Rocking the vote in Koreatown

Grace Yi, a volunteer at the Korean Resource Center in Koreatown, helps a client fill out a ballot. Last year, she called 3,000 people to ask them to vote.
(Steve Lopez / Los Angeles Times)

In the last three elections for mayor of Los Angeles, voter turnout has ranged from 18% to 38%. And that’s of registered voters.

Nice work, loafers.

Of course, the perennial no-shows had their reasons for not voting. Didn’t like any of the candidates. Didn’t know anything about any of them. Nothing ever changes anyway. Went to the beach. Couldn’t care less, blah, blah, blah.

This time around, if you’re thinking you might sacrifice two minutes of your day and cast a ballot on Tuesday — but you’re still not sure — I’m going to offer up a little inspiration. I’m going to take you to the Korean Resource Center in Koreatown.


The woman behind the desk, helping a client with a mail-in ballot, is Grace Yi, and she’s a force. Yi is a retired nurse’s aide, and several times a week, she reports for daylong duty that includes knocking on doors and calling people on the phone, urging them to vote.

“I explain to them why you have to vote, and when you get citizenship, it’s your duty,” said Yi, who was raised in South Korea but moved here 40 years ago.

Senior citizens don’t require much prodding, Yi said. But younger people, who can be arrogant, get on her nerves.

“Smart alecks,” she called them. “Some young men, the first words they speak are, ‘I don’t have time.’ I ask them, ‘Can you take three minutes and make the time?’ Some people just have nasty talk and say, ‘Why do you keep bothering me?’ ”

She keeps bothering them, Yi explains, because if they want better services and schools in their community, they need to let their voices be heard and hold public officials accountable.

“Last year,” said Dayne Lee, a civic participation coordinator at the center, “Grace single-handedly called 3,000 people to tell them to vote.”


Her hustle seems to have paid off. In the past, said Lee, Korean American turnout has lagged behind county averages by about 18%. But in November, Korean Americans closed the gap to just 2%, with close to a 70% turnout (Angelenos vote in far greater numbers in national elections).

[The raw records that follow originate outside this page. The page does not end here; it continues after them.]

What follows belongs to an exercise in optimizing a design on an open flow for small area; a production flow would make more cautious choices. Only simulation tests tie the RTL to the original design; equivalence was not proved. No driver is modelled on the clock port, so clock power and skew are understated where the tree is cut down; a real chip needs a root buffer or a tree.

==> inputs of run G <==
==> flow/design.v <==
module top_level
  (input wire clk, reset,
   input wire [7:0] d,
   output wire servo, pwm,
   output wire [7:0] leds
  );
  reg [2:0] s_hi;
  reg       s_lo31;
  always @(posedge clk, posedge reset)
    if (reset) begin
      s_hi   <= 3'd0;
      s_lo31 <= 1'b0;
    end else begin
      s_hi   <= d[7:5];
      s_lo31 <= &d[4:0];
    end
  genvar i;
  generate
    for (i = 0; i < 8; i = i + 1) begin : g_leds
      assign leds[i] = (s_hi > i) || ((s_hi == i) && s_lo31);
    end
  endgenerate
  reg [5:0] c;
  reg [5:0] q;
  reg [6:0] a;
  reg [4:0] b;
  wire [11:0] ab = {b, a};
  wire c1  = (~c[0] & c[2] & ~c[3] & c[5]);
  wire c2  = (c[0] & ~c[1] & c[3] & ~c[4]);
  wire c3  = (c[1] & ~c[2] & c[4] & ~c[5]);
  wire c48 = (~c[0] & ~c[1] & c[2] & ~c[4] & c[5]);
  wire q1  = (~q[0] & ~q[1] & ~q[2] & ~q[3] & ~q[5]);
  wire q2  = (q[0] & ~q[1] & ~q[2] & ~q[4] & q[5]);
  wire q7  = (q[0] & ~q[1] & q[2] & q[3] & q[4] & q[5]);
  wire q23 = (~q[0] & q[1] & q[2] & ~q[3] & ~q[5]);
  wire qx  = (~q[0] & q[1] & ~q[2] & ~q[3] & ~q[4]) | (~q[0] & ~q[1] & ~q[2] & ~q[3] & q[4]);
  wire rt   = c1 & q1;
  wire fire = c2 & q2 & (~ab[0] & ~ab[1] & ~ab[2] & ab[3] & ~ab[4] & ~ab[5] & ab[6] & ab[7] & ~ab[8] & ~ab[9] & ab[10] & ab[11]);
  always @(posedge clk, posedge reset)
    if (reset)
      c <= 6'd51;
    else
      c <= {c[4], c[3], c[2], (c[1] & ~c1), c[0], (c[5] ^ c[0])};
  always @(posedge clk, posedge reset)
    if (reset)
      q <= 6'd8;
    else
      q <= {q[4], q[3], (q[2] | q1), q[1], q[0], (q[5] ^ q[4])};
  always @(posedge clk, posedge reset)
    if (reset) begin
      a <= 7'd8;
      b <= 5'd16;
    end else begin
      a <= {a[5], a[4], a[3], (a[2] | fire), a[1], a[0], ~(a[6] ^ a[3])};
      b <= {b[3], b[2], (b[1] | fire), b[0], ~(b[4] ^ b[1])};
    end
  reg [1:0] succ;
  reg       servo_reg;
  wire      hit = c48 & ~qx & (d > 8'd75);
  always @(posedge clk, posedge reset)
    if (reset) begin
      succ      <= 2'd0;
      servo_reg <= 1'b0;
    end else if (rt) begin
      succ      <= 2'd0;
      servo_reg <= succ[1] & ~succ[0];
    end else if (hit)
      succ <= {succ[1] | succ[0], ~succ[1]};
  assign servo = servo_reg;
  reg dsel;         
  reg pwm_reg;
  always @(posedge clk)
    if (rt & ~pwm_reg)
      dsel <= servo_reg;
  wire off1 = c3 & q23 & (~ab[4] & ~ab[7] & ~ab[10]);
  wire off0 = c3 & q7 & (~ab[1] & ab[3] & ab[4]);
  always @(posedge clk, posedge reset)
    if (reset)
      pwm_reg <= 1'b0;
    else if (fire)
      pwm_reg <= 1'b1;
    else if (dsel ? off1 : off0)
      pwm_reg <= 1'b0;
  assign pwm = pwm_reg;
endmodule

Yi, by the way, won’t tell people how to vote, even if they ask. Part of anyone’s civic duty, she said, is to do the research and make informed choices. That’s what Yi did before making up her mind on the race for mayor. She went to a housing forum, studied what the candidates had to say, and became convinced that one of them had the best plan for creating more affordable housing — a big issue in Koreatown.

The day of my visit, one of Yi’s clients was a woman named Sam Lee, who had just become a naturalized citizen the day before. Lee needed help with a healthcare issue and said she would like to vote Tuesday, but she became a citizen too late to register.

She’ll get her chance next time, though, and Yi had her sign a little green card that said, “I Pledge to Vote.” The Korean Resource Center has gotten more than 1,000 of those pledges in the last couple of months.

“I’m part of the community now,” Lee said through an interpreter. “I’m part of the United States, so I can contribute more to the nation.”

Elizabeth Jongran Kim, who helps clients with questions about Medicare coverage, became a citizen two weeks ago. She registered in time to vote in Tuesday’s election in Beverly Hills, where three council seats are open, and said she’s excited about her first American voting experience.


I asked who she was voting for, but she told me to forget it.

“I don’t want to tell you.”

Fair enough. A vote is a very personal thing.

Weekday afternoons, high school volunteers drop by the resource center for work that includes get-out-the-vote phone calls. One of the more spirited participants is Eunice Lee, 18, who commutes from Koreatown to Palisades Charter High School, where she’s senior class president.

That’s two issues right there, Eunice said. The schools in her neighborhood aren’t the best, and getting clear across town to a better school is difficult because traffic is miserable and public transit is … don’t get her started. So she wonders why you’ve got to pound people over the head to get them interested in an election for school board, City Council, mayor and city attorney.

“I see people who are really interested in voting in my leadership class, but everyone else seems to be uninformed, uneducated and unmotivated,” said Eunice, who will attend Tulane University in the fall on a full scholarship.

On Tuesday, by the way, she will cast her first vote, and she’s thrilled. She said she’s given her mother and sister Post-it notes, telling them who she’s voting for, in case they want her advice, and she intends to go to the polls with them and her boyfriend, Samuel Wasserman. He, too, just turned 18 and will be voting for the first time, and don’t tell anyone, but they might not make it to school Tuesday.

“I’m going to make a whole day of it,” Eunice said. “We’ll go vote, and after that, we’ll celebrate.”


“Just a nice Korean barbecue.”

Take that, all you slackers and cynics.